- [Supplied data]
File: src/rtl/bram_port_arbiter_pkg.sv
// Shared definitions for the BRAM port arbiter.
//   RD_LATENCY  : cycles from command acceptance to read data at the requester
//   clog2()     : index width helper for the requester count
//   BPA_*_SLICE : part-select helpers for the flattened per-requester buses
`ifndef BRAM_PORT_ARBITER_PKG_SV
`define BRAM_PORT_ARBITER_PKG_SV

// Requester i's field inside a flattened bus; expects ADDR_BIT / DWIDTH in scope.
`define BPA_ADDR_SLICE(i) ((i) * ADDR_BIT) +: ADDR_BIT
`define BPA_DATA_SLICE(i) ((i) * DWIDTH) +: DWIDTH

package bram_port_arbiter_pkg;

  // One cycle in the command register plus one cycle of registered BRAM read.
  localparam int RD_LATENCY = 2;

  function automatic int clog2(input int value);
    int result;
    result = 0;
    while ((1 << result) < value) result++;
    return result;
  endfunction

endpackage

`endif

File: src/rtl/bram_port_arbiter_rr_grant.sv
// Combinational rotate-priority encoder.
//   req   : request vector, one bit per requester
//   ptr   : index searched first; search continues ptr+1, ... modulo NREQ
//   grant : one-hot winner, or zero when no request is present
//   idx   : binary index of the winner (0 when none)
//   found : some requester won
module bram_port_arbiter_rr_grant #(
  parameter int NREQ  = 4,
  parameter int IDX_W = 2
) (
  input  logic [NREQ-1:0]  req,
  input  logic [IDX_W-1:0] ptr,
  output logic [NREQ-1:0]  grant,
  output logic [IDX_W-1:0] idx,
  output logic             found
);

  always_comb begin
    logic [IDX_W-1:0] j;
    // NOTE: every output gets a default before the search so no path leaves
    // one unassigned; otherwise synthesis infers a latch.
    grant = '0;
    idx   = '0;
    found = 1'b0;
    j     = '0;
    for (int k = 0; k < NREQ; k++) begin
      j = IDX_W'((int'(ptr) + k) % NREQ);
      if (!found && req[j]) begin
        found    = 1'b1;
        grant[j] = 1'b1;
        idx      = j;
      end
    end
  end

endmodule

File: src/rtl/bram_port_arbiter.sv
// Round-robin arbiter sharing one BRAM port among NREQ requesters.
//   clk, rst            : single clock, synchronous active-high reset
//   req_valid/we/lock   : per-requester command valid, write enable, burst lock
//   req_addr/req_wdata  : flattened per-requester address and write data
//   req_ready           : one-hot grant; the command is accepted this cycle
//   rsp_valid/rsp_rdata : one-hot read response, RD_LATENCY cycles after accept
//   bram_en/we/addr/din : registered command onto the BRAM port
//   bram_dout           : BRAM registered read data (1-cycle latency)
//   busy                : a command is pending or still in the pipeline
module bram_port_arbiter
  import bram_port_arbiter_pkg::*;
#(
  parameter int NREQ     = 4,
  parameter int DWIDTH   = 32,
  parameter int ADDR_BIT = 32,
  parameter int IDX_W    = clog2(NREQ)
) (
  input  logic                     clk,
  input  logic                     rst,
  input  logic [NREQ-1:0]          req_valid,
  input  logic [NREQ-1:0]          req_we,
  input  logic [NREQ-1:0]          req_lock,
  input  logic [NREQ*ADDR_BIT-1:0] req_addr,
  input  logic [NREQ*DWIDTH-1:0]   req_wdata,
  output logic [NREQ-1:0]          req_ready,
  output logic [NREQ-1:0]          rsp_valid,
  output logic [DWIDTH-1:0]        rsp_rdata,
  output logic                     bram_en,
  output logic                     bram_we,
  output logic [ADDR_BIT-1:0]      bram_addr,
  output logic [DWIDTH-1:0]        bram_din,
  input  logic [DWIDTH-1:0]        bram_dout,
  output logic                     busy
);

  // Unpack the flattened request buses.
  logic [ADDR_BIT-1:0] addr_arr  [NREQ];
  logic [DWIDTH-1:0]   wdata_arr [NREQ];

  for (genvar g = 0; g < NREQ; g++) begin : g_unpack
    assign addr_arr[g]  = req_addr[`BPA_ADDR_SLICE(g)];
    assign wdata_arr[g] = req_wdata[`BPA_DATA_SLICE(g)];
  end

  // Arbitration state.
  logic [IDX_W-1:0] ptr;
  logic             lock_valid;
  logic [IDX_W-1:0] lock_owner;

  // Pipeline: stage 0 drives the BRAM port, stage RD_LATENCY-1 meets bram_dout.
  logic [RD_LATENCY-1:0] stage_valid;
  logic [RD_LATENCY-1:0] stage_rd;
  logic [IDX_W-1:0]      stage_idx [RD_LATENCY];

  logic [NREQ-1:0]  rr_grant_vec;
  logic [IDX_W-1:0] rr_idx;
  logic             rr_found;

  bram_port_arbiter_rr_grant #(
    .NREQ  (NREQ),
    .IDX_W (IDX_W)
  ) u_rr_grant (
    .req   (req_valid),
    .ptr   (ptr),
    .grant (rr_grant_vec),
    .idx   (rr_idx),
    .found (rr_found)
  );

  // A lock only holds while its owner keeps valid high; once valid drops the
  // round-robin result takes over in the same cycle.
  logic             lock_hit;
  logic [NREQ-1:0]  grant_vec;
  logic [IDX_W-1:0] grant_idx;
  logic             accept;

  assign lock_hit = lock_valid & req_valid[lock_owner];

  always_comb begin
    grant_vec = '0;
    grant_idx = rr_idx;
    accept    = 1'b0;
    if (!rst) begin
      if (lock_hit) begin
        grant_vec[lock_owner] = 1'b1;
        grant_idx             = lock_owner;
        accept                = 1'b1;
      end else if (rr_found) begin
        grant_vec = rr_grant_vec;
        accept    = 1'b1;
      end
    end
  end

  assign req_ready = grant_vec;

  logic [IDX_W-1:0] ptr_next;
  assign ptr_next = (grant_idx == IDX_W'(NREQ - 1)) ? '0 : grant_idx + 1'b1;

  // NOTE: state registers use non-blocking assignments so every flop samples
  // the pre-edge values regardless of statement order.
  always_ff @(posedge clk) begin
    if (rst) begin
      ptr         <= '0;
      lock_valid  <= 1'b0;
      lock_owner  <= '0;
      stage_valid <= '0;
      stage_rd    <= '0;
      bram_we     <= 1'b0;
      bram_addr   <= '0;
      bram_din    <= '0;
    end else begin
      // Without an accept no requester is valid, so any lock is released.
      lock_valid  <= accept & req_lock[grant_idx];
      bram_we     <= accept & req_we[grant_idx];
      stage_valid <= {stage_valid[RD_LATENCY-2:0], accept};
      stage_rd    <= {stage_rd[RD_LATENCY-2:0], accept & ~req_we[grant_idx]};
      if (accept) begin
        ptr        <= ptr_next;
        lock_owner <= grant_idx;
        bram_addr  <= addr_arr[grant_idx];
        bram_din   <= wdata_arr[grant_idx];
      end
    end
  end

  // NOTE: stage_idx is only meaningful when its stage_valid bit is set, so it
  // carries no reset and stays a plain data register.
  always_ff @(posedge clk) begin
    stage_idx[0] <= grant_idx;
    for (int k = 1; k < RD_LATENCY; k++) stage_idx[k] <= stage_idx[k-1];
  end

  assign bram_en = stage_valid[0];

  always_comb begin
    rsp_valid = '0;
    if (stage_valid[RD_LATENCY-1] && stage_rd[RD_LATENCY-1])
      rsp_valid[stage_idx[RD_LATENCY-1]] = 1'b1;
  end

  // BRAM output is already registered; pass it straight through.
  assign rsp_rdata = bram_dout;

  assign busy = (|req_valid) | (|stage_valid);

endmodule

- [Activity]
The lines above from the one containing "if (lock_hit) begin" through the one containing "rsp_valid = '0;" are to be set down exactly, and no others.

- [Answer box]
      if (lock_hit) begin
        grant_vec[lock_owner] = 1'b1;
        grant_idx             = lock_owner;
        accept                = 1'b1;
      end else if (rr_found) begin
        grant_vec = rr_grant_vec;
        accept    = 1'b1;
      end
    end
  end

  assign req_ready = grant_vec;

  logic [IDX_W-1:0] ptr_next;
  assign ptr_next = (grant_idx == IDX_W'(NREQ - 1)) ? '0 : grant_idx + 1'b1;

  // NOTE: state registers use non-blocking assignments so every flop samples
  // the pre-edge values regardless of statement order.
  always_ff @(posedge clk) begin
    if (rst) begin
      ptr         <= '0;
      lock_valid  <= 1'b0;
      lock_owner  <= '0;
      stage_valid <= '0;
      stage_rd    <= '0;
      bram_we     <= 1'b0;
      bram_addr   <= '0;
      bram_din    <= '0;
    end else begin
      // Without an accept no requester is valid, so any lock is released.
      lock_valid  <= accept & req_lock[grant_idx];
      bram_we     <= accept & req_we[grant_idx];
      stage_valid <= {stage_valid[RD_LATENCY-2:0], accept};
      stage_rd    <= {stage_rd[RD_LATENCY-2:0], accept & ~req_we[grant_idx]};
      if (accept) begin
        ptr        <= ptr_next;
        lock_owner <= grant_idx;
        bram_addr  <= addr_arr[grant_idx];
        bram_din   <= wdata_arr[grant_idx];
      end
    end
  end

  // NOTE: stage_idx is only meaningful when its stage_valid bit is set, so it
  // carries no reset and stays a plain data register.
  always_ff @(posedge clk) begin
    stage_idx[0] <= grant_idx;
    for (int k = 1; k < RD_LATENCY; k++) stage_idx[k] <= stage_idx[k-1];
  end

  assign bram_en = stage_valid[0];

  always_comb begin
    rsp_valid = '0;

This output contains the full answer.